The Center for Interfaith Relations is revisiting Festival of Faiths catalogues in search of insight, wisdom and inspiration. Our hope is that these written words will spur meaningful reflection and serve as a beacon of hope amid challenging times.
“Nonviolence in the 21st Century” by Arun Gandhi
From the 2016 Festival of Faiths, “Sacred Wisdom: Pathways to Nonviolence”
The greatest challenge in promoting nonviolence is the English language and its limitations. The next is our perception, rooted for centuries, that violence is the only way we can resolve our problems. Going back to the first challenge when Mohandas Karamchand Gandhi developed his philosophy of nonviolence in South Africa and wanted an appropriate word to describe it he could not find one. “Passive Resistance” and “Civil Disobedience” did not appeal because he said there was nothing passive or disobedient about the movement. He even offered a reward to anyone who could come up with a positive English word to describe what he had in mind but, alas, no one could.

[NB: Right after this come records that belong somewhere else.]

===== src/rtl/keccak_lane_shift_reg.sv =====
// LANE_W-bit serial-in shift register with load enable.
// KECCAK_LANE_LOADER_MSB_FIRST_EN selects left shift (first bit lands in the MSB).
module keccak_lane_shift_reg #(
  parameter int LANE_W = 64
) (
  input  logic              clk,
  input  logic              rst_n,
  input  logic              shift_en,
  input  logic              in_bit,
  output logic [LANE_W-1:0] data
);

  generate
    if (LANE_W == 1) begin : g_single
      // Single-bit lane simply captures the accepted bit
      always_ff @(posedge clk or negedge rst_n) begin
        if (!rst_n) begin
          data <= 1'b0;
        end else if (shift_en) begin
          data <= in_bit;
        end else begin
          data <= data;
        end
      end
    end else begin : g_multi
      // Shift the accepted bit in; data is held whenever shift_en is low
      always_ff @(posedge clk or negedge rst_n) begin
        if (!rst_n) begin
          data <= {LANE_W{1'b0}};
        end else if (shift_en) begin
`ifdef KECCAK_LANE_LOADER_MSB_FIRST_EN
          data <= {data[LANE_W-2:0], in_bit};
`else
          data <= {in_bit, data[LANE_W-1:1]};
`endif
        end else begin
          data <= data;
        end
      end
    end
  endgenerate

endmodule


===== src/rtl/keccak_lane_loader.sv =====
// Serial-to-lane loader: assembles 25 lanes from a 1600-bit serial stream.
// Bit order is set in keccak_lane_shift_reg by KECCAK_LANE_LOADER_MSB_FIRST_EN.
module keccak_lane_loader #(
  parameter int LANE_W = keccak_pkg::LANE_W_DEFAULT
) (
  input logic                 clk,
  input logic                 rst_n,
  keccak_lane_loader_if.slave bus
);
  import keccak_pkg::*;

  localparam logic [5:0]            LAST_BIT  = 6'(LANE_W - 1);
  localparam logic [LANE_NUM_W-1:0] LAST_LANE = LANE_NUM_W'(NUM_LANES - 1);
  localparam logic [LANE_NUM_W-1:0] LANE_ZERO = {LANE_NUM_W{1'b0}};
  localparam logic [LANE_NUM_W-1:0] LANE_ONE  = {{(LANE_NUM_W-1){1'b0}}, 1'b1};

  state_t                state_r;
  logic [5:0]            bit_cnt_r;
  logic [LANE_NUM_W-1:0] lane_num_r;
  logic                  in_ready_r;
  logic                  lane_valid_r;
  logic                  busy_r;
  logic                  done_r;
  logic                  shift_en_s;
  logic [LANE_W-1:0]     lane_data_s;

  // abort must also block the shift so an aborted cycle stores nothing
  assign shift_en_s = (state_r == SHIFT) && bus.in_valid && !bus.abort;

  keccak_lane_shift_reg #(.LANE_W(LANE_W)) u_shift (
    .clk      (clk),
    .rst_n    (rst_n),
    .shift_en (shift_en_s),
    .in_bit   (bus.in_bit),
    .data     (lane_data_s)
  );

  // Load sequencing FSM with registered handshake and status outputs
  always_ff @(posedge clk or negedge rst_n) begin
    if (!rst_n) begin
      state_r      <= IDLE;
      bit_cnt_r    <= 6'd0;
      lane_num_r   <= LANE_ZERO;
      in_ready_r   <= 1'b0;
      lane_valid_r <= 1'b0;
      busy_r       <= 1'b0;
      done_r       <= 1'b0;
    end else if (bus.abort) begin
      state_r      <= IDLE;
      bit_cnt_r    <= 6'd0;
      lane_num_r   <= LANE_ZERO;
      in_ready_r   <= 1'b0;
      lane_valid_r <= 1'b0;
      busy_r       <= 1'b0;
      done_r       <= 1'b0;
    end else begin
      case (state_r)
        IDLE: begin
          done_r <= 1'b0;
          if (bus.start) begin
            state_r    <= SHIFT;
            bit_cnt_r  <= 6'd0;
            lane_num_r <= LANE_ZERO;
            in_ready_r <= 1'b1;
            busy_r     <= 1'b1;
          end else begin
            busy_r     <= 1'b0;
            in_ready_r <= 1'b0;
          end
        end
        SHIFT: begin
          if (bus.in_valid) begin
            if (bit_cnt_r == LAST_BIT) begin
              bit_cnt_r    <= 6'd0;
              state_r      <= PRESENT;
              in_ready_r   <= 1'b0;
              lane_valid_r <= 1'b1;
            end else begin
              bit_cnt_r <= bit_cnt_r + 6'd1;
            end
          end else begin
            bit_cnt_r <= bit_cnt_r;
          end
        end
        PRESENT: begin
          if (bus.lane_ready) begin
            lane_valid_r <= 1'b0;
            if (lane_num_r == LAST_LANE) begin
              state_r <= DONE;
              done_r  <= 1'b1;
            end else begin
              lane_num_r <= lane_num_r + LANE_ONE;
              state_r    <= SHIFT;
              in_ready_r <= 1'b1;
            end
          end else begin
            lane_valid_r <= 1'b1;
          end
        end
        DONE: begin
          done_r     <= 1'b0;
          busy_r     <= 1'b0;
          lane_num_r <= LANE_ZERO;
          state_r    <= IDLE;
        end
        default: begin
          state_r      <= IDLE;
          bit_cnt_r    <= 6'd0;
          lane_num_r   <= LANE_ZERO;
          in_ready_r   <= 1'b0;
          lane_valid_r <= 1'b0;
          busy_r       <= 1'b0;
          done_r       <= 1'b0;
        end
      endcase
    end
  end

  assign bus.in_ready   = in_ready_r;
  assign bus.lane_valid = lane_valid_r;
  assign bus.lane_num   = lane_num_r;
  assign bus.lane_data  = lane_data_s;
  assign bus.busy       = busy_r;
  assign bus.done       = done_r;

endmodule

At this point Gandhi decided a Sanskrit word may be more appropriate since he was planning to move back to India and lead the Indian struggle for freedom. He found Satyagraha described his philosophy the best. It is a combination of two Sanskrit words, Satya, meaning “truth,” and Agraha, meaning “pursuit of.” Thus, Satyagraha means the “Pursuit of Truth,” which is important because it is the opposite of the Western concept of “Possessing the Truth.”

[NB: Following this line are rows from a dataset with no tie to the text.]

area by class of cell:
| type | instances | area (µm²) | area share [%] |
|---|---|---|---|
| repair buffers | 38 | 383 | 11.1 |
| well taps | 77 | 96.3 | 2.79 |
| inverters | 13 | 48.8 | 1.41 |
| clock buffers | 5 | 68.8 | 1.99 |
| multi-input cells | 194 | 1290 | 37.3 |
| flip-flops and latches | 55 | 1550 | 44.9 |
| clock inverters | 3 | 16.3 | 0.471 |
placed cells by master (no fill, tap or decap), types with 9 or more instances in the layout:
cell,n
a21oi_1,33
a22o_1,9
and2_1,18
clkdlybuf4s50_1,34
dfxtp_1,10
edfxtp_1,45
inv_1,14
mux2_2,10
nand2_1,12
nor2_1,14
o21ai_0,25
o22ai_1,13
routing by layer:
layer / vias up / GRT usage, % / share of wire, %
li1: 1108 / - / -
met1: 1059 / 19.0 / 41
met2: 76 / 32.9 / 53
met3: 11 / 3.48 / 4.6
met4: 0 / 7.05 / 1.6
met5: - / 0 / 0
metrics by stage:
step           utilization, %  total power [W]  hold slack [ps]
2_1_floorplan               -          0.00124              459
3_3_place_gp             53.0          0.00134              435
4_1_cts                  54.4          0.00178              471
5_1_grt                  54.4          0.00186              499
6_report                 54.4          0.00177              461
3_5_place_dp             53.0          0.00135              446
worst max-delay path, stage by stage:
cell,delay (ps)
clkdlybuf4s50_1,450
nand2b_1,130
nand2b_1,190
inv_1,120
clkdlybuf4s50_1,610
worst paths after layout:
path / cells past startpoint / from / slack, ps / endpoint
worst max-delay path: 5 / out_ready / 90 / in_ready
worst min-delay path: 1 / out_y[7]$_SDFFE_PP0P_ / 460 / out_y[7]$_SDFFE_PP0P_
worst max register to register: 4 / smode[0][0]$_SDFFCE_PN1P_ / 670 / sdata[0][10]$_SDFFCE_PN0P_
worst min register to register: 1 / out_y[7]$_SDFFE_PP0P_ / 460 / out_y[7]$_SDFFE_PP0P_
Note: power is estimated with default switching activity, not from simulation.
`config.mk`:
```
export PLATFORM = sky130hd
export DESIGN_NAME = lbp_window_sched
export DESIGN_NICKNAME = d
export VERILOG_FILES = /design/src/rtl/lbp_window_sched.sv
export SDC_FILE = /design/constraint.sdc
export NUM_CORES = 1
export LEC_CHECK = 0
export CAP_MARGIN = 20
export CORE_MARGIN = 2
export CORE_UTILIZATION = 50
export DETAILED_ROUTE_END_ITERATION = 10
export PLACE_DENSITY = 0.78
export SLEW_MARGIN = 20
export SYNTH_ARGS = -nofsm -noshare
export SYNTH_HDL_FRONTEND = slang
export SYNTH_SLANG_ARGS = --single-unit
export TNS_END_PERCENT = 100
```
`constraint.sdc`:
```
create_clock -name clk -period 12.52 [get_ports clk]
set_clock_uncertainty 0.2 [all_clocks]
set_input_delay 2.504 -clock clk [delete_from_list [all_inputs] [get_ports clk]]
set_output_delay 2.504 -clock clk [all_outputs]
set_load 0.005 [all_outputs]
```
`src/rtl/lbp_window_sched.sv`:
```
// Raster-scan fetch scheduler for 3x3 LBP windows with column reuse between slides.
// Optional macro LBP_CODE_EN adds a registered 8-bit LBP code output (win_code).
module lbp_window_sched #(
    parameter int IMG_W = 128,
    parameter int IMG_H = 128,
    parameter int AW    = 14,
    parameter int DW    = 8
) (
    input  logic              clk,
    input  logic              reset,
    input  logic              start,
    input  logic              gray_ready,
    output logic              gray_req,
    output logic [AW-1:0]     gray_addr,
    input  logic [DW-1:0]     gray_data,
    output logic              win_valid,
    input  logic              win_ready,
    output logic [AW-1:0]     win_addr,
    output logic [9*DW-1:0]   win_pix,
`ifdef LBP_CODE_EN
    output logic [7:0]        win_code,
`endif
    output logic              busy,
    output logic              done
);

    localparam logic [2:0] S_IDLE  = 3'd0;
    localparam logic [2:0] S_FILL  = 3'd1;
    localparam logic [2:0] S_SLIDE = 3'd2;
    localparam logic [2:0] S_DRAIN = 3'd3;
    localparam logic [2:0] S_HOLD  = 3'd4;
    localparam logic [2:0] S_DONE  = 3'd5;

    localparam int          LOG_W    = $clog2(IMG_W);
    localparam logic [AW-1:0] LAST_COL = AW'(IMG_W - 2);
    localparam logic [AW-1:0] LAST_ROW = AW'(IMG_H - 2);

    logic [2:0]      state;
    logic [AW-1:0]   row;
    logic [AW-1:0]   col;
    logic [1:0]      r_idx;
    logic [1:0]      c_idx;
    logic            pend_valid;
    logic [3:0]      pend_slot;
    logic [9*DW-1:0] pix_nxt;
    logic            issuing;
    logic            accept;
    logic            row_end;
    logic            last_win;

    // Handshake: a window transfers on any edge where win_valid and win_ready
    // are both high; win_valid then stays low until the next window is complete.
    assign issuing   = (state == S_FILL) || (state == S_SLIDE);
    assign gray_req  = issuing && gray_ready;
    assign win_valid = (state == S_HOLD);
    assign accept    = win_valid && win_ready;
    assign busy      = (state != S_IDLE) && (state != S_DONE);
    assign done      = (state == S_DONE);
    assign row_end   = (col == LAST_COL);
    assign last_win  = row_end && (row == LAST_ROW);

    // r_idx selects dy (0..2 -> -1..+1), c_idx selects dx; win_addr is the centre.
    assign gray_addr = issuing
        ? (win_addr - AW'(IMG_W) - AW'(1) + (AW'(r_idx) << LOG_W) + AW'(c_idx))
        : '0;

    always_comb begin
        pix_nxt = win_pix;
        if (accept && !row_end) begin
            for (int r = 0; r < 3; r++) begin
                pix_nxt[(3*r)*DW +: DW]   = win_pix[(3*r+1)*DW +: DW];
                pix_nxt[(3*r+1)*DW +: DW] = win_pix[(3*r+2)*DW +: DW];
            end
        end
        if (pend_valid) begin
            pix_nxt[int'(pend_slot)*DW +: DW] = gray_data;
        end
    end

`ifdef LBP_CODE_EN
    function automatic logic [7:0] lbp_code(input logic [9*DW-1:0] p);
        logic [7:0] c;
        int         k;
        c = '0;
        for (int j = 0; j < 8; j++) begin
            k    = (j < 4) ? j : j + 1;
            c[j] = (p[k*DW +: DW] >= p[4*DW +: DW]);
        end
        return c;
    endfunction

    always_ff @(posedge clk or posedge reset) begin
        if (reset) win_code <= '0;
        else       win_code <= lbp_code(pix_nxt);
    end
`endif

    always_ff @(posedge clk or posedge reset) begin
        if (reset) begin
            state      <= S_IDLE;
            row        <= '0;
            col        <= '0;
            r_idx      <= '0;
            c_idx      <= '0;
            pend_valid <= 1'b0;
            pend_slot  <= '0;
            win_addr   <= '0;
            win_pix    <= '0;
        end else begin
            pend_valid <= gray_req;
            pend_slot  <= 4'(r_idx) * 4'd3 + 4'(c_idx);
            win_pix    <= pix_nxt;
            case (state)
                S_IDLE: begin
                    if (start) begin
                        state    <= S_FILL;
                        row      <= AW'(1);
                        col      <= AW'(1);
                        win_addr <= AW'(IMG_W + 1);
                        r_idx    <= '0;
                        c_idx    <= '0;
                    end
                end
                S_FILL, S_SLIDE: begin
                    if (gray_req) begin
                        if (r_idx == 2'd2) begin
                            r_idx <= '0;
                            if (state == S_FILL && c_idx != 2'd2) c_idx <= c_idx + 2'd1;
                            else                                  state <= S_DRAIN;
                        end else begin
                            r_idx <= r_idx + 2'd1;
                        end
                    end
                end
                S_DRAIN: state <= S_HOLD;
                S_HOLD: begin
                    if (win_ready) begin
                        if (last_win) begin
                            state <= S_DONE;
                        end else if (row_end) begin
                            // From (r, W-2) to (r+1, 1) is +3 in row-major order.
                            state    <= S_FILL;
                            row      <= row + AW'(1);
                            col      <= AW'(1);
                            win_addr <= win_addr + AW'(3);
                            r_idx    <= '0;
                            c_idx    <= '0;
                        end else begin
                            state    <= S_SLIDE;
                            col      <= col + AW'(1);
                            win_addr <= win_addr + AW'(1);
                            r_idx    <= '0;
                            c_idx    <= 2'd2;
                        end
                    end
                end
                S_DONE:  state <= S_IDLE;
                default: state <= S_IDLE;
            endcase
        end
    end

endmodule

```
==> config.mk <==
export PLATFORM = sky130hd
export DESIGN_NAME = magnitude_compare_seq
export DESIGN_NICKNAME = d
export VERILOG_FILES = /design/src/rtl/magnitude_compare_seq.sv
export SDC_FILE = /design/constraint.sdc
export NUM_CORES = 1
export LEC_CHECK = 0
export ABC_CLOCK_PERIOD_IN_PS = 3300
export CAP_MARGIN = 15
export CORE_UTILIZATION = 45
export CTS_BUF_LIST = sky130_fd_sc_hd__clkbuf_4 sky130_fd_sc_hd__clkbuf_8
export DETAILED_ROUTE_END_ITERATION = 10
export PLACE_DENSITY = 0.68
export RECOVER_POWER = 50
export SLEW_MARGIN = 10
export SYNTH_ARGS = -nofsm -noshare
export SYNTH_HDL_FRONTEND = slang
export SYNTH_SLANG_ARGS = --single-unit
==> constraint.sdc <==
create_clock -name clk -period 3.3 [get_ports clk]
set_input_delay 0.825 -clock clk [delete_from_list [all_inputs] [get_ports clk]]
set_output_delay 0.825 -clock clk [all_outputs]
set_load 0.05 [all_outputs]
<file path="src/rtl/handshake_decoder.sv">
// Index-to-one-hot decoder behind a valid/ready stream with a 2-entry elastic buffer.
// Decode happens at acceptance; all outputs, including in_ready, are registered.
module handshake_decoder #(
  parameter int NUM_OUTPUTS = 8,
  localparam int INDEX_WIDTH = (NUM_OUTPUTS > 1) ? $clog2(NUM_OUTPUTS) : 1
) (
  input  logic                   clk,
  input  logic                   rst,
  input  logic                   in_valid,
  output logic                   in_ready,
  input  logic [INDEX_WIDTH-1:0] index,
  input  logic                   index_valid,
  output logic                   out_valid,
  input  logic                   out_ready,
  output logic [NUM_OUTPUTS-1:0] out_data,
  output logic                   out_range_err
);

  localparam int ENTRY_WIDTH = NUM_OUTPUTS + 1;

  // Entry layout is {err, one_hot}.
  function automatic logic [ENTRY_WIDTH-1:0] decode_entry(
    input logic                   idx_vld,
    input logic [INDEX_WIDTH-1:0] idx
  );
    logic [NUM_OUTPUTS-1:0] one_hot;
    logic                   err;
    one_hot = '0;
    err     = 1'b0;
    if (idx_vld) begin
      if (32'(idx) < NUM_OUTPUTS) begin
        one_hot[idx] = 1'b1;
      end else begin
        err = 1'b1;
      end
    end else begin
      err = 1'b0;
    end
    return {err, one_hot};
  endfunction

  logic [ENTRY_WIDTH-1:0] mem_r [2];
  logic                   head_r;
  logic                   tail_r;
  logic [1:0]             count_r;

  logic                   push_s;
  logic                   pop_s;
  logic                   head_nxt_s;
  logic                   tail_nxt_s;
  logic [1:0]             count_nxt_s;
  logic [ENTRY_WIDTH-1:0] word_s;
  logic [ENTRY_WIDTH-1:0] head_word_s;

  // Next-state pointers/count and the entry that will sit at the head after this edge.
  always_comb begin
    push_s      = in_valid & in_ready;
    pop_s       = out_valid & out_ready;
    word_s      = decode_entry(index_valid, index);
    head_nxt_s  = pop_s ? ~head_r : head_r;
    tail_nxt_s  = push_s ? ~tail_r : tail_r;
    case ({push_s, pop_s})
      2'b10:   count_nxt_s = count_r + 2'd1;
      2'b01:   count_nxt_s = count_r - 2'd1;
      default: count_nxt_s = count_r;
    endcase
    // The word being written lands at the head only when it fills the next head slot.
    if (push_s && (tail_r == head_nxt_s)) begin
      head_word_s = word_s;
    end else begin
      head_word_s = mem_r[head_nxt_s];
    end
  end

  // Storage array; stale contents are never exposed, so it needs no reset.
  always_ff @(posedge clk) begin
    if (push_s && !rst) begin
      mem_r[tail_r] <= word_s;
    end
  end

  // Pointer/count state and registered stream outputs.
  always_ff @(posedge clk) begin
    if (rst) begin
      head_r        <= 1'b0;
      tail_r        <= 1'b0;
      count_r       <= 2'd0;
      in_ready      <= 1'b1;
      out_valid     <= 1'b0;
      out_data      <= '0;
      out_range_err <= 1'b0;
    end else begin
      head_r    <= head_nxt_s;
      tail_r    <= tail_nxt_s;
      count_r   <= count_nxt_s;
      in_ready  <= (count_nxt_s != 2'd2);
      out_valid <= (count_nxt_s != 2'd0);
      if (count_nxt_s != 2'd0) begin
        out_data      <= head_word_s[NUM_OUTPUTS-1:0];
        out_range_err <= head_word_s[NUM_OUTPUTS];
      end else begin
        out_data      <= '0;
        out_range_err <= 1'b0;
      end
    end
  end

endmodule

</file>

Nonviolence, therefore, can be described as an honest and diligent pursuit of truth. It could also mean the search for the meaning of life or the purpose of life, questions that have tormented mankind for centuries. The fact that we have not been able to find satisfactory answers to these questions does not mean there is no answer. It only means we have not searched with any degree of honesty. The search has to be both external and internal. We seek to ignore this crucial search because the sacrifices it demands are evolutionary. It means moving away from greed, selfishness, possessiveness and dominance to love, compassion, understanding and respect. It means to be true to our Faith and religion – it is not enough that we pray ten times a day but that we make the scriptures the basis of our existence.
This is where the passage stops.